那陣子,恰逢有《聯合報》繽紛版編輯栗光的鼓勵和邀稿, 傑尼從本名拿掉一個字,取了筆名「洪倪」,以日常情境包裹,爬梳起和父母的關係、和家的距離、已獨自北上生活 10 年的思緒。擅長訪問別人的人,也開始在私下練習把大量的問號投向自己的生命。

直到 2023 年,第 19 屆林榮三文學獎揭曉的小品文獎得獎者照片,加上隔年登在《自由副刊》、表白街訪心情的散文〈訪到心坎〉,許多哈哈台的觀眾包含同事,才第一次驚喜窺見,螢幕上耍寶的人,內心的劇場和猶疑。

「每一天我和自己見面」

自 2023 年收到遠流的出書邀請,身為一個會形容「用本名寫作像是在裸奔」的人,傑尼做了足足快 3 年的心理準備,畢竟,不僅是兩個身分難逃公開合體,《賣瓜的人》更以 30 篇散文一次攤開了家底和自己:做各種「網子」養大 5 個孩子的媽媽,自小缺席生疏的爸爸,家庭帶給自己的價值觀和罪惡感;自己螢幕形象上的「幽默感」其實並非信手捻來,比較像是自我保護機制,以及曾患妥瑞氏症的私密經歷⋯⋯。 書名取經傑尼最愛吃的西瓜,一來自嘲是寫家族八卦,歡迎大家來吃瓜;再來也是宣告自我防禦已終結,寫作是刀,她已經剖出自己最內裏的瓜肉啦。

(圖片提供:遠流出版)
(圖片提供:遠流出版)

全書文章集結經改寫的舊作與新作,多在過去一年內密集完成。
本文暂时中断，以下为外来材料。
--- src/pkg/jpi_defines.vh ---
`ifndef JPI_DEFINES_VH
`define JPI_DEFINES_VH
`define JPI_ADDR_EN_HI 8'h04
`define JPI_ADDR_EN_LO 8'h05
`define JPI_ADDR_ST_HI 8'h06
`define JPI_ADDR_ST_LO 8'h07
`define JPI_ADDR_SEC 8'h08
`define JPI_ADDR_RAMP 8'h09
`define JPI_EN_RESET 16'h0000
`define JPI_ST_RESET 16'h0000
`define JPI_SEC_RESET 8'h00
`define JPI_BIT_SEC 15
`define JPI_BIT_LMIN 14
`define JPI_BIT_LMAX 13
`define JPI_BIT_DEC 12
`define JPI_BIT_INC 11
`define JPI_BIT_CDBL 10
`define JPI_BIT_CPRS 9
`define JPI_BIT_CREL 8
`define JPI_SEC_RAMP 6
`define JPI_EDGE_NONE 2'b00
`define JPI_EDGE_RISE 2'b01
`define JPI_EDGE_FALL 2'b10
`define JPI_EDGE_BOTH 2'b11
`define JPI_MODE_INPUT 2'b11
`endif

--- src/rtl/jpi_irq_unit.v ---
`timescale 1ns/1ns
`include "jpi_defines.vh"
// interrupt enable and status block behind the byte register port
module jpi_irq_unit (
   clk_sys,
   rst,
   addr_load,
   addr_val,
   wr_stb,
   wr_data,
   rd_stb,
   rd_data,
   btn_press,
   btn_release,
   centre_dbl,
   turn_up,
   turn_down,
   at_upper,
   at_lower,
   gp_in,
   gp1_conf,
   gp2_conf,
   gp3_conf,
   ramp_done,
   ramp_running,
   int_out,
   int_oe
);
   input wire clk_sys;
   input wire rst;
   input wire addr_load;
   input wire [7:0] addr_val;
   input wire wr_stb;
   input wire [7:0] wr_data;
   input wire rd_stb;
   output reg [7:0] rd_data;
   // button order: 0 north, 1 south, 2 east, 3 west, 4 centre
   input wire [4:0] btn_press;
   input wire [4:0] btn_release;
   input wire centre_dbl;
   input wire turn_up;
   input wire turn_down;
   input wire at_upper;
   input wire at_lower;
   input wire [2:0] gp_in;
   input wire [7:0] gp1_conf;
   input wire [7:0] gp2_conf;
   input wire [7:0] gp3_conf;
   input wire ramp_done;
   input wire [2:0] ramp_running;
   output reg int_out;
   output reg int_oe;

   reg [15:0] interrupt_enable_reg;
   reg [15:0] interrupt_status_reg;
   reg [15:0] interrupt_status_next;
   reg [7:0] secondary_event_status_reg;
   reg [7:0] secondary_event_status_next;
   reg [7:0] ramp_progress_status_reg;
   reg [7:0] rd_mux;
   reg at_upper_reg;
   reg at_lower_reg;
   wire [7:0] ptr;
   wire [5:0] edge_codes;
   wire [15:0] main_evt;
   wire [7:0] sec_evt;
   wire rd_st_hi;
   wire rd_st_lo;
   wire rd_sec;

   // step after every read or write byte
   jpi_reg_ptr u_ptr (
      .clk_sys(clk_sys),
      .rst(rst),
      .ptr_load(addr_load),
      .ptr_load_val(addr_val),
      .ptr_step(wr_stb | rd_stb),
      .ptr(ptr)
   );

   // one edge detector per pin; conf bits 4:3 select edges, 1:0 the mode
   genvar g;
   generate
      for (g = 0; g < 3; g = g + 1) begin : gp_edge
         wire [7:0] conf;
         assign conf = (g == 0) ? gp1_conf : (g == 1) ? gp2_conf : gp3_conf;
         jpi_edge_detect u_edge (
            .clk_sys(clk_sys),
            .rst(rst),
            .pin_in(gp_in[g]),
            .pin_mode(conf[1:0]),
            .edge_sel(conf[4:3]),
            .edge_code(edge_codes[2*g+1:2*g])
         );
      end
   endgenerate

   // limit flags fire on arrival at a limit, and once after reset if parked there, not while parked there later
   always @(posedge clk_sys) begin
      if (rst) begin
         at_upper_reg <= 1'b0;
         at_lower_reg <= 1'b0;
      end else begin
         at_upper_reg <= at_upper;
         at_lower_reg <= at_lower;
      end
   end

   // secondary events: pin fields, ramp bit, bit 7 never set
   assign sec_evt = {1'b0, ramp_done, edge_codes};

   // main events, lower byte matches enable layout
   assign main_evt = {
      |sec_evt,
      at_lower & ~at_lower_reg,
      at_upper & ~at_upper_reg,
      turn_down,
      turn_up,
      centre_dbl,
      btn_press[4], btn_release[4],
      btn_press[3], btn_release[3],
      btn_press[2], btn_release[2],
      btn_press[1], btn_release[1],
      btn_press[0], btn_release[0]
   };

   // read strobes of the clear-on-read registers
   assign rd_st_hi = rd_stb && (ptr == `JPI_ADDR_ST_HI);
   assign rd_st_lo = rd_stb && (ptr == `JPI_ADDR_ST_LO);
   assign rd_sec = rd_stb && (ptr == `JPI_ADDR_SEC);

   // read clears, a same-cycle event sets again so none is lost
   always @* begin
      interrupt_status_next = interrupt_status_reg;
      if (rd_st_hi) begin
         interrupt_status_next[15:8] = 8'h00;
      end
      if (rd_st_lo) begin
         interrupt_status_next[7:0] = 8'h00;
      end
      // flags set whatever the enables say
      interrupt_status_next = interrupt_status_next | main_evt;
      secondary_event_status_next = secondary_event_status_reg;
      if (rd_sec) begin
         secondary_event_status_next = 8'h00;
      end
      secondary_event_status_next = (secondary_event_status_next &
         8'h7f) | sec_evt;
   end

   // status registers and ramp progress mirror
   always @(posedge clk_sys) begin
      if (rst) begin
         interrupt_status_reg <= `JPI_ST_RESET;
         secondary_event_status_reg <= `JPI_SEC_RESET;
         ramp_progress_status_reg <= 8'h00;
      end else begin
         interrupt_status_reg <= interrupt_status_next;
         secondary_event_status_reg <= secondary_event_status_next;
         ramp_progress_status_reg <= {5'b0_0000, ramp_running};
      end
   end

   // enable register, host writable byte by byte
   always @(posedge clk_sys) begin
      if (rst) begin
         interrupt_enable_reg <= `JPI_EN_RESET;
      end else if (wr_stb && ptr == `JPI_ADDR_EN_HI) begin
         interrupt_enable_reg[15:8] <= wr_data;
      end else if (wr_stb && ptr == `JPI_ADDR_EN_LO) begin
         interrupt_enable_reg[7:0] <= wr_data;
      end
   end

   // open-drain line: drive low while something enabled is pending;
   // one enable bit per status flag gates the shared line, bit 15 for all secondary events
   always @(posedge clk_sys) begin
      if (rst) begin
         int_out <= 1'b1;
         int_oe <= 1'b0;
      end else begin
         int_out <= 1'b0;
         int_oe <= |(interrupt_status_next &
            interrupt_enable_reg);
      end
   end

   // read data; status registers are not host writable
   always @* begin
      case (ptr)
         `JPI_ADDR_EN_HI: rd_mux = interrupt_enable_reg[15:8];
         `JPI_ADDR_EN_LO: rd_mux = interrupt_enable_reg[7:0];
         `JPI_ADDR_ST_HI: rd_mux = interrupt_status_reg[15:8];
         `JPI_ADDR_ST_LO: rd_mux = interrupt_status_reg[7:0];
         `JPI_ADDR_SEC: rd_mux = secondary_event_status_reg;
         `JPI_ADDR_RAMP: rd_mux = ramp_progress_status_reg;
         default: rd_mux = 8'h00;
      endcase
   end

   // read byte registered on the strobe
   always @(posedge clk_sys) begin
      if (rst) begin
         rd_data <= 8'h00;
      end else if (rd_stb) begin
         rd_data <= rd_mux;
      end
   end
endmodule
傑尼總說,自己是靠著「本能」在寫,沒有受過專業訓練,而這一年像一趟「文學訓練班」,她常是下班騎車去出版社,和編輯討論斷句與標點符號到晚上 11 點。

如此在「上班傑尼、下班洪倪」的身分切換中書寫,有助力也有阻礙。在哈哈台,街訪回來要自己挑選錄影素材,把和每位受訪者為了搏感情,其實動輒半小時的談話,篩選成播出的幾分鐘。當要從 20 多年的生命記憶抽出片段,理成一篇篇文章時,洪倪也不會心急,已很清楚和習慣過程的痛苦,也清楚完成後的爽快。

(攝影:羅柏麟)
(攝影:羅柏麟)

另一邊,傑尼也會給洪倪帶來限制。

初期,編輯向她指出,「不知道是不是因為工作是街訪的關係,我的視角會太顧及觀看的人,讀起來太抽離、太理智。」洪倪花費好一番功夫,練習下筆時先不要顧慮讀者想看什麼,可以先只想到自己。
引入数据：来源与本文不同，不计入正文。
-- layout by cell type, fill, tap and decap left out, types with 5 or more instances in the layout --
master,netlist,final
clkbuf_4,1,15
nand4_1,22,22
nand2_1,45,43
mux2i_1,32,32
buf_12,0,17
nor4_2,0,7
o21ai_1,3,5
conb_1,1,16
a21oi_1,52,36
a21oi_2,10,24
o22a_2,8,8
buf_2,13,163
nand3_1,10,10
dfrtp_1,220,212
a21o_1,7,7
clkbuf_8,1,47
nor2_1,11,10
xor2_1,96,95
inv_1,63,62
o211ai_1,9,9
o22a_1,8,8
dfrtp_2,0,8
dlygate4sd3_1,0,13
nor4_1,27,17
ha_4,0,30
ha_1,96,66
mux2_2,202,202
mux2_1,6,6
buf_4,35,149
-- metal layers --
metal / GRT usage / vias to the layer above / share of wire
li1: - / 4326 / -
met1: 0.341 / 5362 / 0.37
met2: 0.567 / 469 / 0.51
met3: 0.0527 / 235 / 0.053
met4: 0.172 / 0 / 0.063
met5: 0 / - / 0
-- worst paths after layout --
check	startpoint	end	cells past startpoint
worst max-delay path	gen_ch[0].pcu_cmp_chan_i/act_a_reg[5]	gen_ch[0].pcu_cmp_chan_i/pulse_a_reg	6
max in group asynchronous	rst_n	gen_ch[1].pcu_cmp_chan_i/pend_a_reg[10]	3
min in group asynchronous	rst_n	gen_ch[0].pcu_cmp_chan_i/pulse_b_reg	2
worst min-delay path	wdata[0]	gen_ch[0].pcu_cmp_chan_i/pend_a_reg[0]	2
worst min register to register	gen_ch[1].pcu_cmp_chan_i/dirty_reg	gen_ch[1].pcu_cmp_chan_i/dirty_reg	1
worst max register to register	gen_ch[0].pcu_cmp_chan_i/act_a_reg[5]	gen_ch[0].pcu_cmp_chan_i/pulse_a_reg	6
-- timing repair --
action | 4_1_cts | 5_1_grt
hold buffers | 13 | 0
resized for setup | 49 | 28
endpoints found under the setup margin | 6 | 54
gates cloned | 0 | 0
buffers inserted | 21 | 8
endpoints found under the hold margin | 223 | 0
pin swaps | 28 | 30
有需要時,她會看喜歡的家庭書寫散文來「調頻」,如佐野陽子的《靜子》、向田邦子的《父親的道歉信》,練習召喚長久壓抑的情緒;她也建長長的抒情歌單,習慣一次播一整張專輯,好進入漫長和沉浸的寫作狀態。她分享,最近特別常聽的是陳嫺靜的 〈Wui229〉。細聽第一句,「每一天我和自己見面」,不也正是她這一趟的習題?

(攝影:羅柏麟)
(攝影:羅柏麟)

成書前,在全部篇章中,傑尼只把觸及最多家人間錯綜關係的 〈遠房親戚〉的內容,講給了母親求證。寫過這一趟,她已經知道:其他屬於個人的感覺,也是真切的事實,沒有必要和其他人核對,是為了自己而寫。「為什麼會寫?就是因為小時候顧慮太多了,顧慮整體的環境、家裡的氣氛,所以很多事我假裝沒關係。但是,你有一天還是要去處理。長大以後發現, 噢,得先把自己處理好才可以。」 

一般玩家

去年,傑尼參演 2025 台灣設計展《彰化行》形象影片,華麗出場,介紹彰化百年底蘊。她回憶拍攝體驗有趣,但海線老家的鄉親間其實沒起什麼波瀾,「是一個不會感受到這些事情發生的地方。」

這次寫書,場景的細節描寫難免要趁回家時核對,傑尼發現了許多不曾留意的事物,從轉角的某間店到地方創生團體。她有感:「其實老家真的沒有什麼,也不是什麼都沒有。小孩子時可能高度有限,也只能走路或騎腳踏車,能觸及的只是地圖的一點點。」

一邊,傑尼持續在哈哈台以街訪捕捉人世百態,此外,近年來她受邀在國、高中演講,包含在剛殺青的公視節目《反正你也不睡覺》,和作家吳曉樂、陳栢青一起向青少年推廣閱讀時, 不自覺間,她發現自己最想帶給偏鄉孩子們的訊息,也是「人生可以有很多選擇」。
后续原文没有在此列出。